**RAW DATA**
=== Section Start ===
==> src/hw/rtl/edge_dedup_hash_set_macros.svh <==
// Assertion macros for the edge dedup hash set RTL.
`ifndef EDGE_DEDUP_HASH_SET_MACROS_SVH
`define EDGE_DEDUP_HASH_SET_MACROS_SVH

// Same-cycle implication, checked on every clock edge outside reset.
`define EDH_ASSERT_NOW(label, ante, cons) \
	label: assert property (@(posedge clk) disable iff (!arst_n) (ante) |-> (cons)) \
		else $error("edh assertion failed");

// Next-cycle implication, checked on every clock edge outside reset.
`define EDH_ASSERT_NEXT(label, ante, cons) \
	label: assert property (@(posedge clk) disable iff (!arst_n) (ante) |=> (cons)) \
		else $error("edh assertion failed");

`endif

==> src/hw/rtl/edh_pkg.sv <==
// Package: constants, widths and controller/datapath interface types.
`default_nettype none
package edh_pkg;

	localparam int TABLE_SLOTS = 2048;
	localparam int MAX_PROBES  = 32;
	localparam int SLOT_W      = $clog2(TABLE_SLOTS);
	localparam int PROBE_W     = $clog2(MAX_PROBES + 1);
	localparam int SLOT_IDX_W  = 11;
	localparam int COORD_W     = 15;
	localparam int HASH_W      = 32;

	localparam logic [HASH_W-1:0] HASH_MX  = 32'd73856093;
	localparam logic [HASH_W-1:0] HASH_MY  = 32'd19349663;
	localparam logic [HASH_W-1:0] HASH_MZ  = 32'd83492791;
	localparam logic [HASH_W-1:0] HASH_MIX = 32'd2654435761;

	localparam logic OP_INSERT = 1'b0;
	localparam logic OP_CLEAR  = 1'b1;

	// controller -> datapath
	typedef struct packed {
		logic load;     // capture input beat
		logic hash1;    // coordinate products
		logic hash2;    // endpoint hashes, ordering
		logic hash3;    // key mix, home slot
		logic probe;    // evaluate probe, advance or finish
		logic clr;      // write zero at sweep address
		logic clr_res;  // result of a clear operation
		logic emit;     // load output register
	} edh_cmd_t;

	// datapath -> controller
	typedef struct packed {
		logic clr_done;
		logic probe_end;
	} edh_sts_t;

endpackage
`default_nettype wire

==> src/hw/rtl/edh_ctrl.sv <==
// Controller: one-hot sequencer for hashing, probing, clearing and result hand-off.
`default_nettype none
`include "edge_dedup_hash_set_macros.svh"
module edh_ctrl (
	input  wire logic            clk,
	input  wire logic            arst_n,
	input  wire logic            in_valid,
	input  wire logic            in_opcode,
	output logic                 in_ready,
	output logic                 out_valid,
	input  wire logic            out_ready,
	output edh_pkg::edh_cmd_t    cmd,
	input  wire edh_pkg::edh_sts_t sts
);
	import edh_pkg::*;

	typedef enum logic [7:0] {
		S_CLEAR = 8'b0000_0001,
		S_IDLE  = 8'b0000_0010,
		S_HASH1 = 8'b0000_0100,
		S_HASH2 = 8'b0000_1000,
		S_HASH3 = 8'b0001_0000,
		S_FIRST = 8'b0010_0000,
		S_PROBE = 8'b0100_0000,
		S_EMIT  = 8'b1000_0000
	} state_t;

	state_t state_q, state_d;
	logic   clr_emit_q;
	logic   out_valid_q;
	logic   out_free;

	assign out_free  = !out_valid_q || out_ready;
	assign out_valid = out_valid_q;

	always_comb begin
		state_d  = state_q;
		cmd      = '0;
		in_ready = 1'b0;
		case (state_q)
			S_CLEAR: begin
				cmd.clr = 1'b1;
				if (sts.clr_done) begin
					cmd.clr_res = clr_emit_q;
					state_d     = clr_emit_q ? S_EMIT : S_IDLE;
				end
			end
			S_IDLE: begin
				in_ready = 1'b1;
				if (in_valid) begin
					cmd.load = 1'b1;
					state_d  = (in_opcode == OP_CLEAR) ? S_CLEAR : S_HASH1;
				end
			end
			S_HASH1: begin
				cmd.hash1 = 1'b1;
				state_d   = S_HASH2;
			end
			S_HASH2: begin
				cmd.hash2 = 1'b1;
				state_d   = S_HASH3;
			end
			S_HASH3: begin
				cmd.hash3 = 1'b1;
				state_d   = S_FIRST;
			end
			S_FIRST: begin
				state_d = S_PROBE;
			end
			S_PROBE: begin
				cmd.probe = 1'b1;
				if (sts.probe_end) begin
					state_d = S_EMIT;
				end
			end
			S_EMIT: begin
				if (out_free) begin
					cmd.emit = 1'b1;
					state_d  = S_IDLE;
				end
			end
			default: begin
				state_d = S_IDLE;
			end
		endcase
	end

	always_ff @(posedge clk or negedge arst_n) begin
		if (!arst_n) begin
			state_q     <= S_CLEAR;
			clr_emit_q  <= 1'b0;
			out_valid_q <= 1'b0;
		end else begin
			state_q <= state_d;
			if (in_valid && in_ready && in_opcode == OP_CLEAR) begin
				clr_emit_q <= 1'b1;
			end else if (state_q == S_CLEAR && sts.clr_done) begin
				clr_emit_q <= 1'b0;
			end
			if (cmd.emit) begin
				out_valid_q <= 1'b1;
			end else if (out_ready) begin
				out_valid_q <= 1'b0;
			end
		end
	end

	`EDH_ASSERT_NOW(a_emit_into_free, cmd.emit, out_free)
	`EDH_ASSERT_NEXT(a_probe_to_emit, state_q == S_PROBE && sts.probe_end, state_q == S_EMIT)
	`EDH_ASSERT_NOW(a_no_accept_clearing, state_q == S_CLEAR, !in_ready)
	`EDH_ASSERT_NOW(a_valid_from_emit, $rose(out_valid_q), $past(state_q == S_EMIT))

endmodule
`default_nettype wire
=== Section End ===
**EXERCISE DIRECTIONS**
For this exercise, return the material above in full and exactly.

**PROBLEM SOLUTION**
==> src/hw/rtl/edge_dedup_hash_set_macros.svh <==
// Assertion macros for the edge dedup hash set RTL.
`ifndef EDGE_DEDUP_HASH_SET_MACROS_SVH
`define EDGE_DEDUP_HASH_SET_MACROS_SVH

// Same-cycle implication, checked on every clock edge outside reset.
`define EDH_ASSERT_NOW(label, ante, cons) \
	label: assert property (@(posedge clk) disable iff (!arst_n) (ante) |-> (cons)) \
		else $error("edh assertion failed");

// Next-cycle implication, checked on every clock edge outside reset.
`define EDH_ASSERT_NEXT(label, ante, cons) \
	label: assert property (@(posedge clk) disable iff (!arst_n) (ante) |=> (cons)) \
		else $error("edh assertion failed");

`endif

==> src/hw/rtl/edh_pkg.sv <==
// Package: constants, widths and controller/datapath interface types.
`default_nettype none
package edh_pkg;

	localparam int TABLE_SLOTS = 2048;
	localparam int MAX_PROBES  = 32;
	localparam int SLOT_W      = $clog2(TABLE_SLOTS);
	localparam int PROBE_W     = $clog2(MAX_PROBES + 1);
	localparam int SLOT_IDX_W  = 11;
	localparam int COORD_W     = 15;
	localparam int HASH_W      = 32;

	localparam logic [HASH_W-1:0] HASH_MX  = 32'd73856093;
	localparam logic [HASH_W-1:0] HASH_MY  = 32'd19349663;
	localparam logic [HASH_W-1:0] HASH_MZ  = 32'd83492791;
	localparam logic [HASH_W-1:0] HASH_MIX = 32'd2654435761;

	localparam logic OP_INSERT = 1'b0;
	localparam logic OP_CLEAR  = 1'b1;

	// controller -> datapath
	typedef struct packed {
		logic load;     // capture input beat
		logic hash1;    // coordinate products
		logic hash2;    // endpoint hashes, ordering
		logic hash3;    // key mix, home slot
		logic probe;    // evaluate probe, advance or finish
		logic clr;      // write zero at sweep address
		logic clr_res;  // result of a clear operation
		logic emit;     // load output register
	} edh_cmd_t;

	// datapath -> controller
	typedef struct packed {
		logic clr_done;
		logic probe_end;
	} edh_sts_t;

endpackage
`default_nettype wire

==> src/hw/rtl/edh_ctrl.sv <==
// Controller: one-hot sequencer for hashing, probing, clearing and result hand-off.
`default_nettype none
`include "edge_dedup_hash_set_macros.svh"
module edh_ctrl (
	input  wire logic            clk,
	input  wire logic            arst_n,
	input  wire logic            in_valid,
	input  wire logic            in_opcode,
	output logic                 in_ready,
	output logic                 out_valid,
	input  wire logic            out_ready,
	output edh_pkg::edh_cmd_t    cmd,
	input  wire edh_pkg::edh_sts_t sts
);
	import edh_pkg::*;

	typedef enum logic [7:0] {
		S_CLEAR = 8'b0000_0001,
		S_IDLE  = 8'b0000_0010,
		S_HASH1 = 8'b0000_0100,
		S_HASH2 = 8'b0000_1000,
		S_HASH3 = 8'b0001_0000,
		S_FIRST = 8'b0010_0000,
		S_PROBE = 8'b0100_0000,
		S_EMIT  = 8'b1000_0000
	} state_t;

	state_t state_q, state_d;
	logic   clr_emit_q;
	logic   out_valid_q;
	logic   out_free;

	assign out_free  = !out_valid_q || out_ready;
	assign out_valid = out_valid_q;

	always_comb begin
		state_d  = state_q;
		cmd      = '0;
		in_ready = 1'b0;
		case (state_q)
			S_CLEAR: begin
				cmd.clr = 1'b1;
				if (sts.clr_done) begin
					cmd.clr_res = clr_emit_q;
					state_d     = clr_emit_q ? S_EMIT : S_IDLE;
				end
			end
			S_IDLE: begin
				in_ready = 1'b1;
				if (in_valid) begin
					cmd.load = 1'b1;
					state_d  = (in_opcode == OP_CLEAR) ? S_CLEAR : S_HASH1;
				end
			end
			S_HASH1: begin
				cmd.hash1 = 1'b1;
				state_d   = S_HASH2;
			end
			S_HASH2: begin
				cmd.hash2 = 1'b1;
				state_d   = S_HASH3;
			end
			S_HASH3: begin
				cmd.hash3 = 1'b1;
				state_d   = S_FIRST;
			end
			S_FIRST: begin
				state_d = S_PROBE;
			end
			S_PROBE: begin
				cmd.probe = 1'b1;
				if (sts.probe_end) begin
					state_d = S_EMIT;
				end
			end
			S_EMIT: begin
				if (out_free) begin
					cmd.emit = 1'b1;
					state_d  = S_IDLE;
				end
			end
			default: begin
				state_d = S_IDLE;
			end
		endcase
	end

	always_ff @(posedge clk or negedge arst_n) begin
		if (!arst_n) begin
			state_q     <= S_CLEAR;
			clr_emit_q  <= 1'b0;
			out_valid_q <= 1'b0;
		end else begin
			state_q <= state_d;
			if (in_valid && in_ready && in_opcode == OP_CLEAR) begin
				clr_emit_q <= 1'b1;
			end else if (state_q == S_CLEAR && sts.clr_done) begin
				clr_emit_q <= 1'b0;
			end
			if (cmd.emit) begin
				out_valid_q <= 1'b1;
			end else if (out_ready) begin
				out_valid_q <= 1'b0;
			end
		end
	end

	`EDH_ASSERT_NOW(a_emit_into_free, cmd.emit, out_free)
	`EDH_ASSERT_NEXT(a_probe_to_emit, state_q == S_PROBE && sts.probe_end, state_q == S_EMIT)
	`EDH_ASSERT_NOW(a_no_accept_clearing, state_q == S_CLEAR, !in_ready)
	`EDH_ASSERT_NOW(a_valid_from_emit, $rose(out_valid_q), $past(state_q == S_EMIT))

endmodule
`default_nettype wire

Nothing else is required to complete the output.